Sonia Saraiya of The A.V. Club gave the episode an "A–" grade and wrote, "There are a lot of pieces moving around in this episode, and I'm not going to get to all of them. Aside from Smash, there's Saracen and Julie's date. It's telling that Saracen is a ball of nerves off the field, but grounded and calm on the football field. Literally on the field, which is why that's where he finally kisses Julie. [...] So I'm going to hold off on that for now. But damn if I didn't choke up when Buddy Garrity tells Lyla that football is 'only a game.'"

Alan Sepinwall wrote, "This was the funniest FNL has ever been, what with Coach's 'At least she's not interested in a serial killer -- or one of the Rigggins,' Landry playing personal shopper, Taylor's horrified response to the Members Only jacket and Julie's hoochie dress, the worthlessness of the QB One thing at the movie theater, Landry explaining why the grandma singing was the only thing he did right on the date, 'Lance,' etc.
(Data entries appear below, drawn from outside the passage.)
Background: an optimization exercise with open tools, aiming at small area and a short achievable clock period. Do not read the settings as production practice. RTL that was checked went through simulation tests only; none was proved equivalent to the original. Only the layout flow was run in runs 1 to 3; the RTL was not checked for function there. Power is estimated from default activity; no workload was simulated.

==> flow/design.v <==
package psum_acc_pkg;
  function automatic integer store_width(input integer t_d_size, input integer f_width);
    store_width = t_d_size + $clog2(f_width - 1);
  endfunction
endpackage
module psum_line_buffer #(
  parameter int DEPTH = 32,
  parameter int WIDTH = 39
) (
  input  logic             clk,
  input  logic             i_shift,
  input  logic [WIDTH-1:0] i_wdata,
  output logic [WIDTH-1:0] o_head
);
  logic [WIDTH-1:0] r_mem [DEPTH];
  always_ff @(posedge clk) begin
    if (i_shift) begin
      r_mem[0] <= i_wdata;
      for (int i = 1; i < DEPTH; i++) r_mem[i] <= r_mem[i-1];
    end
  end
  assign o_head = r_mem[DEPTH-1];
endmodule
Is something going very wrong or very right when Taylor has as many funny lines as Landry?" Leah Friedman of TV Guide wrote, "Buddy Garrity, I forgive you. [...] Yes, he's (how to put it delicately?) not a nice guy when dealing with his beloved Panthers, but his, 'It's only a game, you're my daughter' line just got to me. Remember how I said that no one on this show was beyond redemption? This just proves it."

Brett Love of TV Squad wrote, "If my clock is right, we didn't get any actual game footage until 53 minutes into the hour. And that's fine by me. All three of the stories from this week were great, and the little bit of the game that we did get covered everything we needed to know." Television Without Pity gave the episode an "A+" grade.